--- Information supplied Enclosed Below ---

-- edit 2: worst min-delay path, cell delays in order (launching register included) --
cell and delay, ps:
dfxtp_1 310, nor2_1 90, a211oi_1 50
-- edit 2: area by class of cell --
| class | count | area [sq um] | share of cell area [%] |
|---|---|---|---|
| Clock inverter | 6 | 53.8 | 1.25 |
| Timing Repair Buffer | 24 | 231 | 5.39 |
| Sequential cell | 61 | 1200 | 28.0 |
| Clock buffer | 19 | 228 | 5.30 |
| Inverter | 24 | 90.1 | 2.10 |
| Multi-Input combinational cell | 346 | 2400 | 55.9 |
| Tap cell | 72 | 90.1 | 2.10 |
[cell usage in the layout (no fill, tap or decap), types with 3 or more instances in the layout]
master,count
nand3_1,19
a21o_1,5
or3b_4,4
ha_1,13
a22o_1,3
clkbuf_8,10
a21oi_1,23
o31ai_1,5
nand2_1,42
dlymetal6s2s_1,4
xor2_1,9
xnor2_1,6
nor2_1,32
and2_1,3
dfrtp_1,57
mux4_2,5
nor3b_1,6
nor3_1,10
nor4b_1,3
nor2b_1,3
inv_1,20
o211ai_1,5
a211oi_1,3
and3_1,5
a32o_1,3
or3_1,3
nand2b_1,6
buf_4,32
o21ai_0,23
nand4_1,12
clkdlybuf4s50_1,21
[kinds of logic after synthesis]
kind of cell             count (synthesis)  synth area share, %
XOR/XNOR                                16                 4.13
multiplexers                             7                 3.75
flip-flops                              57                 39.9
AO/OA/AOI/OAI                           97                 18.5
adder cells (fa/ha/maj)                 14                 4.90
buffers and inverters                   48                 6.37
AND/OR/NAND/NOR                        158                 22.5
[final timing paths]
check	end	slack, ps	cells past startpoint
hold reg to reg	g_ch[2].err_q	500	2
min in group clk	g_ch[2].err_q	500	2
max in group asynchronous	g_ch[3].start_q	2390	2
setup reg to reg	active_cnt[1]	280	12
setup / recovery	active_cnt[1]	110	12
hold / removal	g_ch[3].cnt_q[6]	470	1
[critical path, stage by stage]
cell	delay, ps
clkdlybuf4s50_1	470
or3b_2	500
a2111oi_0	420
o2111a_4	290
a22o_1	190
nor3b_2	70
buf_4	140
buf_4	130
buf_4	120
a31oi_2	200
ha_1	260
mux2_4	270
<file path="src/rtl/tc_pkg.sv">
// Shared types and defaults for the two's-complement word controller.
package tc_pkg;

  localparam int TC_DEFAULT_WIDTH = 8;

  typedef enum logic [1:0] {
    IDLE  = 2'd0,
    SHIFT = 2'd1,
    DONE  = 2'd2
  } tc_state_e;

endpackage

</file>
<file path="src/rtl/tc_serial_cell.sv">
// Bit-serial two's-complement cell: passes bits until the first 1, inverts after it.
// Combinational out_bit, one register of state; clr wins over en.
module tc_serial_cell (
  input  logic t_clock,
  input  logic r_n,
  input  logic clr,
  input  logic en,
  input  logic in_bit,
  output logic out_bit
);

  logic seen_one_q;
  logic seen_one_d;

  always_comb begin
    seen_one_d = seen_one_q;
    if (clr) begin
      seen_one_d = 1'b0;
    end else if (en && in_bit) begin
      seen_one_d = 1'b1;
    end
  end

  always_ff @(posedge t_clock or negedge r_n) begin
    if (!r_n) begin
      seen_one_q <= 1'b0;
    end else begin
      seen_one_q <= seen_one_d;
    end
  end

  assign out_bit = seen_one_q ? ~in_bit : in_bit;

endmodule

</file>
<file path="src/rtl/tc_word_ctrl.sv">
// Word-serial negator: accepts a word in IDLE, result valid WIDTH cycles later, held until out_ready or flush.
// Optional most-negative-operand flag on ovf when TC_OVF_EN is defined.
module tc_word_ctrl
  import tc_pkg::*;
#(
  parameter int WIDTH = TC_DEFAULT_WIDTH
) (
  input  logic             t_clock,
  input  logic             r_n,
  input  logic             in_valid,
  input  logic [WIDTH-1:0] in_data,
  output logic             in_ready,
  input  logic             flush,
  output logic             out_valid,
  output logic [WIDTH-1:0] out_data,
  input  logic             out_ready,
  output logic             busy
`ifdef TC_OVF_EN
  ,
  output logic             ovf
`endif
);

  localparam int               CNT_W = $clog2(WIDTH + 1);
  localparam logic [CNT_W-1:0] LAST  = CNT_W'(WIDTH - 1);

  tc_state_e        state_q;
  logic [WIDTH-1:0] opnd_q;
  logic [WIDTH-1:0] res_q;
  logic [WIDTH-1:0] res_d;
  logic [CNT_W-1:0] cnt_q;
  logic [CNT_W-1:0] cnt_d;
  logic             in_ready_q;
  logic             out_valid_q;
  logic             busy_q;
  logic             accept;
  logic             cell_en;
  logic             cell_out;

`ifdef TC_OVF_EN
  localparam logic [WIDTH-1:0] MOST_NEG = {1'b1, {(WIDTH - 1){1'b0}}};
  logic min_q;
  logic ovf_q;
`endif

  assign accept  = in_valid && in_ready_q;
  assign cell_en = (state_q == SHIFT) && !flush;
  assign cnt_d   = cnt_q + 1'b1;
  // Cell output enters at the MSB so the LSB-first stream lands in place after WIDTH shifts.
  assign res_d   = {cell_out, res_q[WIDTH-1:1]};

  tc_serial_cell u_cell (
    .t_clock (t_clock),
    .r_n     (r_n),
    .clr     (accept),
    .en      (cell_en),
    .in_bit  (opnd_q[0]),
    .out_bit (cell_out)
  );

  always_ff @(posedge t_clock or negedge r_n) begin
    if (!r_n) begin
      state_q     <= IDLE;
      opnd_q      <= '0;
      res_q       <= '0;
      cnt_q       <= '0;
      in_ready_q  <= 1'b1;
      out_valid_q <= 1'b0;
      busy_q      <= 1'b0;
`ifdef TC_OVF_EN
      min_q       <= 1'b0;
      ovf_q       <= 1'b0;
`endif
    end else begin
      case (state_q)
        IDLE: begin
          if (in_valid) begin
            state_q    <= SHIFT;
            opnd_q     <= in_data;
            cnt_q      <= '0;
            in_ready_q <= 1'b0;
            busy_q     <= 1'b1;
`ifdef TC_OVF_EN
            min_q      <= (in_data == MOST_NEG);
`endif
          end
        end
        SHIFT: begin
          if (flush) begin
            state_q    <= IDLE;
            in_ready_q <= 1'b1;
            busy_q     <= 1'b0;
          end else begin
            opnd_q <= opnd_q >> 1;
            res_q  <= res_d;
            cnt_q  <= cnt_d;
            if (cnt_q == LAST) begin
              state_q     <= DONE;
              out_valid_q <= 1'b1;
`ifdef TC_OVF_EN
              ovf_q       <= min_q;
`endif
            end
          end
        end
        DONE: begin
          if (flush || out_ready) begin
            state_q     <= IDLE;
            in_ready_q  <= 1'b1;
            out_valid_q <= 1'b0;
            busy_q      <= 1'b0;
`ifdef TC_OVF_EN
            ovf_q       <= 1'b0;
`endif
          end
        end
        default: begin
          state_q     <= IDLE;
          in_ready_q  <= 1'b1;
          out_valid_q <= 1'b0;
          busy_q      <= 1'b0;
        end
      endcase
    end
  end

  assign in_ready  = in_ready_q;
  assign out_valid = out_valid_q;
  assign out_data  = res_q;
  assign busy      = busy_q;
`ifdef TC_OVF_EN
  assign ovf       = ovf_q;
`endif

endmodule
</file>
<file path="config.mk">
export PLATFORM = sky130hd
export DESIGN_NAME = tc_word_ctrl
export DESIGN_NICKNAME = d
export VERILOG_FILES = /design/src/rtl/tc_pkg.sv /design/src/rtl/tc_serial_cell.sv /design/src/rtl/tc_word_ctrl.sv
export SDC_FILE = /design/constraint.sdc
export NUM_CORES = 1
export LEC_CHECK = 0
export BUFFER_PORTS_ARGS = -buffer_cell sky130_fd_sc_hd__buf_4
export CORE_ASPECT_RATIO = 0.9
export CORE_MARGIN = 4
export CORE_UTILIZATION = 50
export CTS_CLUSTER_SIZE = 28
export DETAILED_ROUTE_END_ITERATION = 6
export PLACE_DENSITY = 0.84
export SYNTH_ARGS = -nofsm -noshare
export SYNTH_HDL_FRONTEND = slang
export SYNTH_SLANG_ARGS = --single-unit
</file>
<file path="constraint.sdc">
create_clock -name t_clock -period 2.28 [get_ports t_clock]
set_clock_uncertainty 0.1 [all_clocks]
set_input_delay 0.114 -clock t_clock [delete_from_list [all_inputs] [get_ports t_clock]]
set_output_delay 0.114 -clock t_clock [all_outputs]
set_load 0.1 [all_outputs]
</file>
<file path="src/rtl/bpsk_demodulator.sv">
// BPSK integrate-and-dump demodulator: correlates each SPS-sample symbol against a
// one-cycle square-wave reference, slices a hard bit, and packs NBITS bits MSB-first.
module bpsk_demodulator #(
    parameter int WIDTH = 7,
    parameter int SPS   = 4,
    parameter int NBITS = 7
) (
    input  logic                    CLK,
    input  logic                    RSTn,
    input  logic signed [WIDTH-1:0] in,
    input  logic                    Flag,
    input  logic                    Sync,
    output logic                    Bit,
    output logic                    BitValid,
    output logic [NBITS-1:0]        out,
    output logic                    Valid
);
    localparam int ACCW = WIDTH + $clog2(SPS) + 1;
    localparam int CW   = $clog2(SPS);
    localparam int BW   = $clog2(NBITS);

    typedef enum logic {IDLE, TRACK} state_t;

    state_t                  state_q, state_d;
    logic signed [ACCW-1:0]  acc_q, acc_d;
    logic [CW-1:0]           sample_cnt_q, sample_cnt_d;
    logic [BW-1:0]           bit_cnt_q, bit_cnt_d;
    logic [NBITS-2:0]        shift_q, shift_d;
    logic                    bit_q, bit_d;
    logic                    bit_valid_q, bit_valid_d;
    logic [NBITS-1:0]        out_q, out_d;
    logic                    valid_q, valid_d;

    // Sync clears the symbol/word context before the same-edge sample is processed.
    logic signed [ACCW-1:0]  acc_eff;
    logic [CW-1:0]           cnt_eff;
    logic [BW-1:0]           bcnt_eff;
    logic [NBITS-2:0]        shift_eff;
    logic signed [ACCW-1:0]  in_ext;
    logic signed [ACCW-1:0]  sum;
    logic                    dec;
    logic [NBITS-1:0]        word;

    always_comb begin
        acc_eff   = Sync ? '0 : acc_q;
        cnt_eff   = Sync ? '0 : sample_cnt_q;
        bcnt_eff  = Sync ? '0 : bit_cnt_q;
        shift_eff = Sync ? '0 : shift_q;
        in_ext    = {{(ACCW-WIDTH){in[WIDTH-1]}}, in};
        // Second half of the symbol has the reference at -1.
        sum       = (cnt_eff >= CW'(SPS/2)) ? (acc_eff - in_ext) : (acc_eff + in_ext);
        dec       = !sum[ACCW-1] && (sum != '0);
        word      = {shift_eff, dec};
    end

    always_comb begin
        state_d      = state_q;
        acc_d        = acc_q;
        sample_cnt_d = sample_cnt_q;
        bit_cnt_d    = bit_cnt_q;
        shift_d      = shift_q;
        bit_d        = bit_q;
        bit_valid_d  = 1'b0;
        out_d        = out_q;
        valid_d      = 1'b0;

        if (Sync) begin
            state_d      = TRACK;
            acc_d        = '0;
            sample_cnt_d = '0;
            bit_cnt_d    = '0;
            shift_d      = '0;
        end

        if (Flag && (Sync || state_q == TRACK)) begin
            if (cnt_eff != CW'(SPS-1)) begin
                acc_d        = sum;
                sample_cnt_d = cnt_eff + 1'b1;
            end else begin
                acc_d        = '0;
                sample_cnt_d = '0;
                bit_d        = dec;
                bit_valid_d  = 1'b1;
                if (bcnt_eff != BW'(NBITS-1)) begin
                    shift_d   = word[NBITS-2:0];
                    bit_cnt_d = bcnt_eff + 1'b1;
                end else begin
                    out_d     = word;
                    valid_d   = 1'b1;
                    bit_cnt_d = '0;
                    shift_d   = '0;
                end
            end
        end
    end

    always_ff @(posedge CLK or negedge RSTn) begin
        if (!RSTn) begin
            state_q      <= IDLE;
            acc_q        <= '0;
            sample_cnt_q <= '0;
            bit_cnt_q    <= '0;
            shift_q      <= '0;
            bit_q        <= 1'b0;
            bit_valid_q  <= 1'b0;
            out_q        <= '0;
            valid_q      <= 1'b0;
        end else begin
            state_q      <= state_d;
            acc_q        <= acc_d;
            sample_cnt_q <= sample_cnt_d;
            bit_cnt_q    <= bit_cnt_d;
            shift_q      <= shift_d;
            bit_q        <= bit_d;
            bit_valid_q  <= bit_valid_d;
            out_q        <= out_d;
            valid_q      <= valid_d;
        end
    end

    assign Bit      = bit_q;
    assign BitValid = bit_valid_q;
    assign out      = out_q;
    assign Valid    = valid_q;
endmodule

</file>
<file path="config.mk">
export PLATFORM = sky130hd
export DESIGN_NAME = bpsk_demodulator
export DESIGN_NICKNAME = d
export VERILOG_FILES = /design/src/rtl/bpsk_demodulator.sv
export SDC_FILE = /design/constraint.sdc
export NUM_CORES = 1
export LEC_CHECK = 0
export ABC_AREA = 1
export BUFFER_PORTS_ARGS = -buffer_cell sky130_fd_sc_hd__buf_2
export CORE_UTILIZATION = 45
export CTS_CLUSTER_DIAMETER = 150
export DETAILED_ROUTE_END_ITERATION = 10
export PLACE_DENSITY = 0.73
export SLEW_MARGIN = 10
export SYNTH_ARGS = -nofsm -noshare
export SYNTH_HDL_FRONTEND = slang
export SYNTH_SLANG_ARGS = --single-unit
</file>
<file path="constraint.sdc">
create_clock -name CLK -period 1.9 [get_ports CLK]
set_input_delay 0.38 -clock CLK [delete_from_list [all_inputs] [get_ports CLK]]
set_output_delay 0.38 -clock CLK [all_outputs]
set_load 0.005 [all_outputs]
</file>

--- End of Enclosed Information supplied ---

* _What to produce_: What you return should be exactly the lines above, starting at the one with "53.8 | 1.25 |" and ending at the one with "72 | 90.1 | 2.10 |", and nothing else.

* _The answer_:
| Clock inverter | 6 | 53.8 | 1.25 |
| Timing Repair Buffer | 24 | 231 | 5.39 |
| Sequential cell | 61 | 1200 | 28.0 |
| Clock buffer | 19 | 228 | 5.30 |
| Inverter | 24 | 90.1 | 2.10 |
| Multi-Input combinational cell | 346 | 2400 | 55.9 |
| Tap cell | 72 | 90.1 | 2.10 |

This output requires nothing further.